WHAT NEEDS TO BE DONE: Output a verbatim copy of the data, cut off after the line that contains "localparam int unsigned XLEN = 32;".

---------- PROVIDED ENTRIES

==> src/core_pkg.sv <==
// Shared constants and pipeline packets for the RV32I core
// Only the integer subset with word loads and stores is encoded here
`default_nettype none

package core_pkg;

  localparam int unsigned XLEN = 32;
  localparam logic [XLEN-1:0] RESET_PC = 32'h0000_0000;
  localparam logic [31:0] NOP_INSTR = 32'h0000_0013;  // ADDI x0,x0,0

  localparam logic [6:0] OPC_LUI    = 7'b0110111;
  localparam logic [6:0] OPC_AUIPC  = 7'b0010111;
  localparam logic [6:0] OPC_JAL    = 7'b1101111;
  localparam logic [6:0] OPC_JALR   = 7'b1100111;
  localparam logic [6:0] OPC_BRANCH = 7'b1100011;
  localparam logic [6:0] OPC_LOAD   = 7'b0000011;
  localparam logic [6:0] OPC_STORE  = 7'b0100011;
  localparam logic [6:0] OPC_OPIMM  = 7'b0010011;
  localparam logic [6:0] OPC_OP     = 7'b0110011;

  localparam logic [3:0] ALU_ADD  = 4'd0;
  localparam logic [3:0] ALU_SUB  = 4'd1;
  localparam logic [3:0] ALU_AND  = 4'd2;
  localparam logic [3:0] ALU_OR   = 4'd3;
  localparam logic [3:0] ALU_XOR  = 4'd4;
  localparam logic [3:0] ALU_SLL  = 4'd5;
  localparam logic [3:0] ALU_SRL  = 4'd6;
  localparam logic [3:0] ALU_SRA  = 4'd7;
  localparam logic [3:0] ALU_SLT  = 4'd8;
  localparam logic [3:0] ALU_SLTU = 4'd9;

  // Field layouts of one instruction word, MSB first
  typedef struct packed {
    logic [6:0] funct7;
    logic [4:0] rs2;
    logic [4:0] rs1;
    logic [2:0] funct3;
    logic [4:0] rd;
    logic [6:0] opcode;
  } r_type_t;

  typedef struct packed {
    logic [11:0] imm;
    logic [4:0]  rs1;
    logic [2:0]  funct3;
    logic [4:0]  rd;
    logic [6:0]  opcode;
  } i_type_t;

  typedef struct packed {
    logic [6:0] imm_hi;
    logic [4:0] rs2;
    logic [4:0] rs1;
    logic [2:0] funct3;
    logic [4:0] imm_lo;
    logic [6:0] opcode;
  } s_type_t;

  typedef struct packed {
    logic       imm12;
    logic [5:0] imm10_5;
    logic [4:0] rs2;
    logic [4:0] rs1;
    logic [2:0] funct3;
    logic [3:0] imm4_1;
    logic       imm11;
    logic [6:0] opcode;
  } b_type_t;

  typedef struct packed {
    logic [19:0] imm;
    logic [4:0]  rd;
    logic [6:0]  opcode;
  } u_type_t;

  typedef struct packed {
    logic       imm20;
    logic [9:0] imm10_1;
    logic       imm11;
    logic [7:0] imm19_12;
    logic [4:0] rd;
    logic [6:0] opcode;
  } j_type_t;

  typedef union packed {
    r_type_t r;
    i_type_t i;
    s_type_t s;
    b_type_t b;
    u_type_t u;
    j_type_t j;
  } instr_u;

  typedef struct packed {
    logic [XLEN-1:0] pc;
    instr_u          instr;
    logic            valid;
  } if_id_t;

  typedef struct packed {
    logic [XLEN-1:0] pc;
    logic [XLEN-1:0] rs1_data;
    logic [XLEN-1:0] rs2_data;
    logic [4:0]      rs1_addr;
    logic [4:0]      rs2_addr;
    logic [4:0]      rd_addr;
    logic [XLEN-1:0] imm;
    logic [3:0]      alu_op;
    logic            use_imm;
    logic            use_pc;    // AUIPC takes the PC as operand a
    logic            is_branch;
    logic [2:0]      funct3;    // Branch condition select
    logic            is_jal;
    logic            is_jalr;
    logic            is_load;
    logic            is_store;
    logic            rd_en;
    logic            valid;
  } id_ex_t;

  typedef struct packed {
    logic [XLEN-1:0] alu_res;     // Also the data address
    logic [XLEN-1:0] store_data;
    logic [4:0]      rd_addr;
    logic            rd_en;
    logic            is_load;
    logic            is_store;
    logic            valid;
  } ex_mem_t;

  typedef struct packed {
    logic [4:0]      rd_addr;
    logic [XLEN-1:0] rd_data;
    logic            rd_en;
    logic            is_load;
  } mem_wb_t;

endpackage : core_pkg

`default_nettype wire

==> src/if_stage.sv <==
// Fetch assumes a synchronous instruction memory with one cycle of latency
// The fetched PC travels alongside the returned word so the pair stays aligned
`default_nettype none

module if_stage import core_pkg::*; (
  input  logic            clk,
  input  logic            arst_n,
  input  logic            mem_ready,
  input  logic            redirect,
  input  logic [XLEN-1:0] redirect_pc,
  input  logic [XLEN-1:0] imem_rdata,
  output logic [XLEN-1:0] imem_addr,
  output if_id_t          if_id
);

  logic [XLEN-1:0] pc;
  logic [XLEN-1:0] fetch_pc;     // Address of the word now on imem_rdata
  logic            fetch_valid;

  assign imem_addr = pc;

  always_ff @(posedge clk or negedge arst_n) begin
    if (!arst_n) begin
      pc          <= RESET_PC;
      fetch_pc    <= RESET_PC;
      fetch_valid <= 1'b0;
      if_id       <= '{pc: RESET_PC, instr: NOP_INSTR, valid: 1'b0};
    end else if (mem_ready) begin
      pc          <= redirect ? redirect_pc : pc + 32'd4;
      fetch_pc    <= pc;
      fetch_valid <= !redirect;  // Word for the old path is dropped
      if_id.pc    <= fetch_pc;
      if_id.instr <= redirect ? NOP_INSTR : imem_rdata;
      if_id.valid <= fetch_valid && !redirect;
    end
  end

endmodule : if_stage

`default_nettype wire

==> src/reg_file.sv <==
// Integer register file, x0 hardwired to zero
// A write in the same cycle as a read is seen by that read
`default_nettype none

module reg_file import core_pkg::*; (
  input  logic            clk,
  input  logic            arst_n,
  input  logic            mem_ready,
  input  logic [4:0]      rs1_addr,
  input  logic [4:0]      rs2_addr,
  input  mem_wb_t         wb,
  output logic [XLEN-1:0] rs1_data,
  output logic [XLEN-1:0] rs2_data
);

  logic [XLEN-1:0] regs [1:31];

  function automatic logic [XLEN-1:0] read_port(input logic [4:0] addr);
    logic [XLEN-1:0] val;
    if (addr == 5'd0) val = '0;
    else if (wb.rd_en && wb.rd_addr == addr) val = wb.rd_data;  // Write-through
    else val = regs[addr];
    return val;
  endfunction

  // Reads also follow the array and the write-back packet
  always_comb begin
    rs1_data = read_port(rs1_addr);
    rs2_data = read_port(rs2_addr);
  end

  always_ff @(posedge clk or negedge arst_n) begin
    if (!arst_n) begin
      for (int r = 1; r < 32; r++) begin
        regs[r] <= '0;
      end
    end else if (mem_ready && wb.rd_en && wb.rd_addr != 5'd0) begin
      regs[wb.rd_addr] <= wb.rd_data;
    end
  end

endmodule : reg_file

`default_nettype wire

==> src/id_stage.sv <==
// Single-cycle decode for the supported RV32I subset
// Unknown opcodes pass through as valid no-ops with no side effects
`default_nettype none

module id_stage import core_pkg::*; (
  input  logic            clk,
  input  logic            arst_n,
  input  logic            mem_ready,
  input  logic            redirect,
  input  if_id_t          if_id,
  input  logic [XLEN-1:0] rs1_data,
  input  logic [XLEN-1:0] rs2_data,
  output logic [4:0]      rs1_addr,
  output logic [4:0]      rs2_addr,
  output id_ex_t          id_ex
);

  instr_u          ins;
  logic [6:0]      opcode;
  logic [XLEN-1:0] imm_i;
  logic [XLEN-1:0] imm_s;
  logic [XLEN-1:0] imm_b;
  logic [XLEN-1:0] imm_u;
  logic [XLEN-1:0] imm_j;
  id_ex_t          dec;

  // Shared by OP and OP-IMM, alt picks SUB or SRA
  function automatic logic [3:0] alu_sel(input logic [2:0] funct3, input logic alt);
    logic [3:0] op;
    case (funct3)
      3'b000:  op = alt ? ALU_SUB : ALU_ADD;
      3'b001:  op = ALU_SLL;
      3'b010:  op = ALU_SLT;
      3'b011:  op = ALU_SLTU;
      3'b100:  op = ALU_XOR;
      3'b101:  op = alt ? ALU_SRA : ALU_SRL;
      3'b110:  op = ALU_OR;
      default: op = ALU_AND;
    endcase
    return op;
  endfunction

  assign ins    = if_id.instr;
  assign opcode = ins.r.opcode;

  assign imm_i = {{20{ins.i.imm[11]}}, ins.i.imm};
  assign imm_s = {{20{ins.s.imm_hi[6]}}, ins.s.imm_hi, ins.s.imm_lo};
  assign imm_b = {{19{ins.b.imm12}}, ins.b.imm12, ins.b.imm11, ins.b.imm10_5,
                  ins.b.imm4_1, 1'b0};
  assign imm_u = {ins.u.imm, 12'b0};
  assign imm_j = {{11{ins.j.imm20}}, ins.j.imm20, ins.j.imm19_12, ins.j.imm11,
                  ins.j.imm10_1, 1'b0};

  assign rs1_addr = (opcode == OPC_LUI) ? 5'd0 : ins.r.rs1;  // LUI adds to x0
  assign rs2_addr = ins.r.rs2;

  always_comb begin
    dec          = '0;
    dec.pc       = if_id.pc;
    dec.rs1_addr = rs1_addr;
    dec.rs2_addr = rs2_addr;
    dec.rs1_data = rs1_data;
    dec.rs2_data = rs2_data;
    dec.rd_addr  = ins.r.rd;
    dec.funct3   = ins.r.funct3;
    dec.alu_op   = ALU_ADD;
    dec.valid    = if_id.valid;
    case (opcode)
      OPC_LUI: begin
        dec.imm     = imm_u;
        dec.use_imm = 1'b1;
        dec.rd_en   = 1'b1;
      end
      OPC_AUIPC: begin
        dec.imm     = imm_u;
        dec.use_imm = 1'b1;
        dec.use_pc  = 1'b1;
        dec.rd_en   = 1'b1;
      end
      OPC_JAL: begin
        dec.imm    = imm_j;
        dec.is_jal = 1'b1;
        dec.rd_en  = 1'b1;
      end
      OPC_JALR: begin
        dec.imm     = imm_i;
        dec.is_jalr = 1'b1;
        dec.rd_en   = 1'b1;
      end
      OPC_BRANCH: begin
        dec.imm       = imm_b;
        dec.is_branch = 1'b1;
      end
      OPC_LOAD: begin  // Every width is treated as LW
        dec.imm     = imm_i;
        dec.use_imm = 1'b1;
        dec.is_load = 1'b1;
        dec.rd_en   = 1'b1;
      end
      OPC_STORE: begin
        dec.imm      = imm_s;
        dec.use_imm  = 1'b1;
        dec.is_store = 1'b1;
      end
      OPC_OPIMM: begin
        dec.imm     = imm_i;
        dec.use_imm = 1'b1;
        dec.rd_en   = 1'b1;
        dec.alu_op  = alu_sel(ins.i.funct3, ins.i.funct3 == 3'b101 && ins.r.funct7[5]);
      end
      OPC_OP: begin
        dec.rd_en  = 1'b1;
        dec.alu_op = alu_sel(ins.r.funct3, ins.r.funct7[5]);
      end
      default: ;  // No-op
    endcase
  end

  always_ff @(posedge clk or negedge arst_n) begin
    if (!arst_n) begin
      id_ex <= '0;
    end else if (mem_ready) begin
      id_ex <= redirect ? '0 : dec;  // Wrong-path slot squashed
    end
  end

endmodule : id_stage

`default_nettype wire

==> src/ex_stage.sv <==
// Execute with forwarding from memory and write-back stages
// Loaded data is not forwarded from memory, so loads need one spacer after them
`default_nettype none

module ex_stage import core_pkg::*; (
  input  logic            clk,
  input  logic            arst_n,
  input  logic            mem_ready,
  input  id_ex_t          id_ex,
  input  ex_mem_t         ex_mem_fwd,
  input  mem_wb_t         wb_fwd,
  output logic            redirect,
  output logic [XLEN-1:0] redirect_pc,
  output ex_mem_t         ex_mem
);

  logic [XLEN-1:0] rs1_val;
  logic [XLEN-1:0] rs2_val;
  logic [XLEN-1:0] op_a;
  logic [XLEN-1:0] op_b;
  logic [XLEN-1:0] alu_out;
  logic            taken;
  ex_mem_t         nxt;

  // Newest producer wins, x0 never forwarded
  function automatic logic [XLEN-1:0] fwd_operand(
    input logic [4:0]      addr,
    input logic [XLEN-1:0] rf_val,
    input ex_mem_t         em,
    input mem_wb_t         mw
  );
    logic [XLEN-1:0] val;
    val = rf_val;
    if (addr != 5'd0) begin
      if (em.valid && em.rd_en && em.rd_addr == addr) val = em.alu_res;
      else if (mw.rd_en && mw.rd_addr == addr) val = mw.rd_data;
    end
    return val;
  endfunction

  assign rs1_val = fwd_operand(id_ex.rs1_addr, id_ex.rs1_data, ex_mem_fwd, wb_fwd);
  assign rs2_val = fwd_operand(id_ex.rs2_addr, id_ex.rs2_data, ex_mem_fwd, wb_fwd);
  assign op_a    = id_ex.use_pc ? id_ex.pc : rs1_val;
  assign op_b    = id_ex.use_imm ? id_ex.imm : rs2_val;

  always_comb begin
    case (id_ex.alu_op)
      ALU_SUB:  alu_out = op_a - op_b;
      ALU_AND:  alu_out = op_a & op_b;
      ALU_OR:   alu_out = op_a | op_b;
      ALU_XOR:  alu_out = op_a ^ op_b;
      ALU_SLL:  alu_out = op_a << op_b[4:0];
      ALU_SRL:  alu_out = op_a >> op_b[4:0];
      ALU_SRA:  alu_out = $signed(op_a) >>> op_b[4:0];
      ALU_SLT:  alu_out = {31'b0, $signed(op_a) < $signed(op_b)};
      ALU_SLTU: alu_out = {31'b0, op_a < op_b};
      default:  alu_out = op_a + op_b;  // ALU_ADD
    endcase
  end

  always_comb begin
    case (id_ex.funct3)
      3'b000:  taken = (rs1_val == rs2_val);
      3'b001:  taken = (rs1_val != rs2_val);
      3'b100:  taken = ($signed(rs1_val) < $signed(rs2_val));
      3'b101:  taken = ($signed(rs1_val) >= $signed(rs2_val));
      3'b110:  taken = (rs1_val < rs2_val);
      3'b111:  taken = (rs1_val >= rs2_val);
      default: taken = 1'b0;
    endcase
  end

  // Not-taken prediction, so any taken control transfer redirects
  assign redirect = id_ex.valid &&
                    (id_ex.is_jal || id_ex.is_jalr || (id_ex.is_branch && taken));
  assign redirect_pc = id_ex.is_jalr ? ((rs1_val + id_ex.imm) & ~32'd1)
                                     : id_ex.pc + id_ex.imm;

  always_comb begin
    nxt.alu_res    = (id_ex.is_jal || id_ex.is_jalr) ? id_ex.pc + 32'd4 : alu_out;
    nxt.store_data = rs2_val;
    nxt.rd_addr    = id_ex.rd_addr;
    nxt.rd_en      = id_ex.valid && id_ex.rd_en;
    nxt.is_load    = id_ex.valid && id_ex.is_load;
    nxt.is_store   = id_ex.valid && id_ex.is_store;
    nxt.valid      = id_ex.valid;  // Jumps keep theirs for the link write
  end

  always_ff @(posedge clk or negedge arst_n) begin
    if (!arst_n) begin
      ex_mem <= '0;
    end else if (mem_ready) begin
      ex_mem <= nxt;
    end
  end

endmodule : ex_stage

`default_nettype wire

==> src/mem_wb_stage.sv <==
// Data port is driven straight from the execute-to-memory register
// Load data arrives one cycle later and is picked in write-back
`default_nettype none

module mem_wb_stage import core_pkg::*; (
  input  logic            clk,
  input  logic            arst_n,
  input  logic            mem_ready,
  input  ex_mem_t         ex_mem,
  input  logic [XLEN-1:0] dmem_rdata,
  output logic [XLEN-1:0] dmem_addr,
  output logic [XLEN-1:0] dmem_wdata,
  output logic            dmem_wr_en,
  output logic            dmem_rd_en,
  output mem_wb_t         wb
);

  mem_wb_t wb_q;

  assign dmem_addr  = ex_mem.alu_res;
  assign dmem_wdata = ex_mem.store_data;
  assign dmem_wr_en = ex_mem.valid && ex_mem.is_store;
  assign dmem_rd_en = ex_mem.valid && ex_mem.is_load;

  always_ff @(posedge clk or negedge arst_n) begin
    if (!arst_n) begin
      wb_q <= '0;
    end else if (mem_ready) begin
      wb_q.rd_addr <= ex_mem.rd_addr;
      wb_q.rd_data <= ex_mem.alu_res;
      wb_q.rd_en   <= ex_mem.valid && ex_mem.rd_en;
      wb_q.is_load <= ex_mem.valid && ex_mem.is_load;
    end
  end

  always_comb begin
    wb = wb_q;
    if (wb_q.is_load) begin
      wb.rd_data = dmem_rdata;  // Held by memory while stalled
    end
  end

endmodule : mem_wb_stage

`default_nettype wire

==> src/riscv_core.sv <==
// Five-stage RV32I core top, one mem_ready level stalls every stage
// Both memory ports expect synchronous memories with one cycle of read latency
`default_nettype none

module riscv_core import core_pkg::*; (
  input  logic            clk,
  input  logic            arst_n,
  input  logic            mem_ready,
  input  logic [XLEN-1:0] imem_rdata,
  input  logic [XLEN-1:0] dmem_rdata,
  output logic [XLEN-1:0] imem_addr,
  output logic [XLEN-1:0] dmem_addr,
  output logic [XLEN-1:0] dmem_wdata,
  output logic            dmem_wr_en,
  output logic            dmem_rd_en
);

  if_id_t          if_id;
  id_ex_t          id_ex;
  ex_mem_t         ex_mem;
  mem_wb_t         wb;

  logic            redirect;
  logic [XLEN-1:0] redirect_pc;

  logic [4:0]      rs1_addr;
  logic [4:0]      rs2_addr;
  logic [XLEN-1:0] rs1_data;
  logic [XLEN-1:0] rs2_data;

  if_stage i_if_stage (
    .clk        (clk),
    .arst_n     (arst_n),
    .mem_ready  (mem_ready),
    .redirect   (redirect),
    .redirect_pc(redirect_pc),
    .imem_rdata (imem_rdata),
    .imem_addr  (imem_addr),
    .if_id      (if_id)
  );

  reg_file i_reg_file (
    .clk      (clk),
    .arst_n   (arst_n),
    .mem_ready(mem_ready),
    .rs1_addr (rs1_addr),
    .rs2_addr (rs2_addr),
    .wb       (wb),
    .rs1_data (rs1_data),
    .rs2_data (rs2_data)
  );

  id_stage i_id_stage (
    .clk      (clk),
    .arst_n   (arst_n),
    .mem_ready(mem_ready),
    .redirect (redirect),
    .if_id    (if_id),
    .rs1_data (rs1_data),
    .rs2_data (rs2_data),
    .rs1_addr (rs1_addr),
    .rs2_addr (rs2_addr),
    .id_ex    (id_ex)
  );

  ex_stage i_ex_stage (
    .clk        (clk),
    .arst_n     (arst_n),
    .mem_ready  (mem_ready),
    .id_ex      (id_ex),
    .ex_mem_fwd (ex_mem),       // Current memory-stage packet
    .wb_fwd     (wb),
    .redirect   (redirect),
    .redirect_pc(redirect_pc),
    .ex_mem     (ex_mem)
  );

  mem_wb_stage i_mem_wb_stage (
    .clk       (clk),
    .arst_n    (arst_n),
    .mem_ready (mem_ready),
    .ex_mem    (ex_mem),
    .dmem_rdata(dmem_rdata),
    .dmem_addr (dmem_addr),
    .dmem_wdata(dmem_wdata),
    .dmem_wr_en(dmem_wr_en),
    .dmem_rd_en(dmem_rd_en),
    .wb        (wb)
  );

endmodule : riscv_core

`default_nettype wire

==> config.mk <==
export PLATFORM = sky130hd
export DESIGN_NAME = riscv_core
export DESIGN_NICKNAME = d
export VERILOG_FILES = /design/src/core_pkg.sv /design/src/if_stage.sv /design/src/reg_file.sv /design/src/id_stage.sv /design/src/ex_stage.sv /design/src/mem_wb_stage.sv /design/src/riscv_core.sv
export SDC_FILE = /design/constraint.sdc
export NUM_CORES = 2
export LEC_CHECK = 0
export BUFFER_PORTS_ARGS = -buffer_cell sky130_fd_sc_hd__buf_4
export CORE_MARGIN = 5
export CORE_UTILIZATION = 40
export DETAILED_ROUTE_END_ITERATION = 6
export GPL_TIMING_DRIVEN = 0
export MAX_ROUTING_LAYER = met4
export PLACE_DENSITY = 0.65
export SETUP_SLACK_MARGIN = 0.4
export SYNTH_ARGS = -nofsm -noshare
export SYNTH_HDL_FRONTEND = slang
export SYNTH_HIERARCHICAL = 1
export SYNTH_SLANG_ARGS = --single-unit
==> constraint.sdc <==
create_clock -name clk -period 8.3 [get_ports clk]
set_input_delay 0.415 -clock clk [delete_from_list [all_inputs] [get_ports clk]]
set_output_delay 0.415 -clock clk [all_outputs]
set_load 0.02 [all_outputs]
==> impl_metrics.toml <==
[sta]
rsz0062_at_grt = "true"
period_minus_slack_ns = 7.85
slew_violations = 29
relSlewSlack_pct = -3.15
fin_crit_sh_pct = 94.6
setup_ws_ns = 0.449
worstMarginPinSlew_ns = 1.55
fmax_mhz = 127
whs_ns = 0.187
finalHoldViolations = 0
setup_viol = 0
finalClockSkew_ns = 0.0934
tns_ns = 0

[die]
floorplan.initialDensity_pct = 40.1
dieHeight_microns = 479
die_w_microns = 479
core.rowCount = 172
io_pins = 165
die_area_sq_um = 229000
coreArea_sq_um = 219000

[worst_hold_path]
holdCritPathClass = "input port to register"
min-delay-start = "dmem_rdata[27]"
holdPathEnd = "i_reg_file/regs[987]"
whs_path_depth = 3

[clock_network]
cts_tree = "built"
worstSkewPairLatency_ns = 0.87
numCtsBuffers = 162
cts.clk_slew.worst_paths_ns = 0.06
htreeDepth = 4
cts_buffer_depth = 3
clock_sinks = 1393
cts_setup_buffers = 0
clockRootBuffer = "clkbuf_16"

[place]
dp_slack_ns = -0.452
dp.cells = 11000
place.gp.congestion = 1.05
dpl_cell_area_sq_um = 93200
io_buffer_count = 164
dp_hpwl_mm = 347

[route]
drtIter0Drc = 8608
first_pass_iters = 6
routed_wl_mm = 443
antenna_left = 0
vias_per_cell = 6.60
post_drt_wl_per_cell_microns = 39.2
drcViolationCount = 0
vias = 74700

[setup_path]
worstPathMaxFanout = 11
cp-start-kind = "register"
worstPathRequired_ns = 8.96
r2r_slack_ns = 0.45
cp_slowest_cell = "nor3_1"
endpoint_kind = "register"
cp_num_buf_inv = 5
cpMostUsedCell = "buf_2"
r2r-start = "i_mem_wb_stage/wb[36]"
timing.rr.end = "i_ex_stage/ex_mem[70]"
critPathKind = "register to register"
cp_top_family = "compound AO/OA/AOI/OAI gates"
worst_r2r_path_depth = 23
max_stage_delay_ns = 0.62
path_cells = "buf_4, xor2_1, nor4_1, and3_1, buf_2, a31oi_1, o22ai_2, o21a_1, buf_2, buf_2, clkbuf_2, ha_1, o21ai_0, a21boi_0, o21ai_0, a21oi_2, a311oi_2, o32ai_2, a21oi_1, a41oi_1, o2111ai_1, nor3_1, o221ai_1"
critPathArrivalTime_ns = 8.51

[layout]
n_fill_cell = 20400
fin_util_pct = 45.4
layout.nets = 8564
drive_gt1_share_pct = 31.0
fin_cells = 11300
fin_area_sq_um = 99500
area_growth_pct = 13.1

[yosys]
synthCells = 7920
synth_area_sq_um = 87900
yosysWarnings = 6
synth_nets = 8183
syn_avg_cell_area_sq_um = 11.1

[grt]
grt_max_degree = 178
grt_pass1_wl_mm = 608
grt_pass1_vias = 74300
grt-ovfl-total = 0
antenna_found_initial = 22
gr-usage-all-layers_pct = 38.8

[status]
outcome = "finished, violations left"
violations = "capacitance limit, slew limit"

[pwr]
p_leak_nw = 44.4
power_mw = 22.8
power_per_cell_area_nw_per_um2 = 229
vdd_drop_max_uv = 237

[job]
max_cap_viol_count = 6
tightest hold or removal path, delay by kind of cell:
kind,cells,cell delay (ns)
multiplexers,2,0.50
buffers and inverters,1,0.09
registers in the layout, summed over array words and instances, names as in the netlist:
register / count
i_if_stage/fetch_valid: 1
i_id_stage/id_ex: 159
i_if_stage/imem_addr: 32
i_ex_stage/ex_mem: 73
i_mem_wb_stage/wb: 7
i_if_stage/if_id: 65
i_if_stage/fetch_pc: 32
i_mem_wb_stage/wb_q: 32
i_reg_file/regs: 992
layout make-up:
cell class | count | area [sq um] | area share, %
well taps | 2871 | 3590 | 3.61
repair buffers | 217 | 1930 | 1.94
diodes | 15 | 37.5 | 0.0377
clock inverters | 74 | 1130 | 1.14
multi-input cells | 5469 | 48400 | 48.6
plain buffers | 770 | 3820 | 3.84
clock buffers | 222 | 4650 | 4.67
inverters | 288 | 1080 | 1.09
flip-flops and latches | 1393 | 34900 | 35.0
how the worst max path moves through the flow:
stage / slack (ns) / cells after the start / from / endpoint
floorplan: 2.93 / 26 / i_ex_stage/ex_mem[8] / i_id_stage/id_ex[111]
global placement: -10.65 / 1 / arst_n / i_reg_file/regs[227]
detailed placement: -0.45 / 22 / i_mem_wb_stage/wb[36] / i_ex_stage/ex_mem[70]
CTS: 0.37 / 22 / i_mem_wb_stage/wb[36] / i_ex_stage/ex_mem[70]
global route: 0.33 / 25 / i_id_stage/id_ex[57] / i_id_stage/id_ex[116]
finish: 0.45 / 23 / i_mem_wb_stage/wb[36] / i_ex_stage/ex_mem[70]
routing by layer:
metal / vias up / part of all wire (%) / track usage [%]
li1: 30400 / - / -
met1: 38700 / 38 / 46.6
met2: 4336 / 44 / 58.3
met3: 1303 / 8.8 / 8.17
met4: 0 / 9.1 / 27.1
met5: - / 0 / -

--------------------

SOLUTION FOR THIS EXERCISE:
==> src/core_pkg.sv <==
// Shared constants and pipeline packets for the RV32I core
// Only the integer subset with word loads and stores is encoded here
`default_nettype none

package core_pkg;

  localparam int unsigned XLEN = 32;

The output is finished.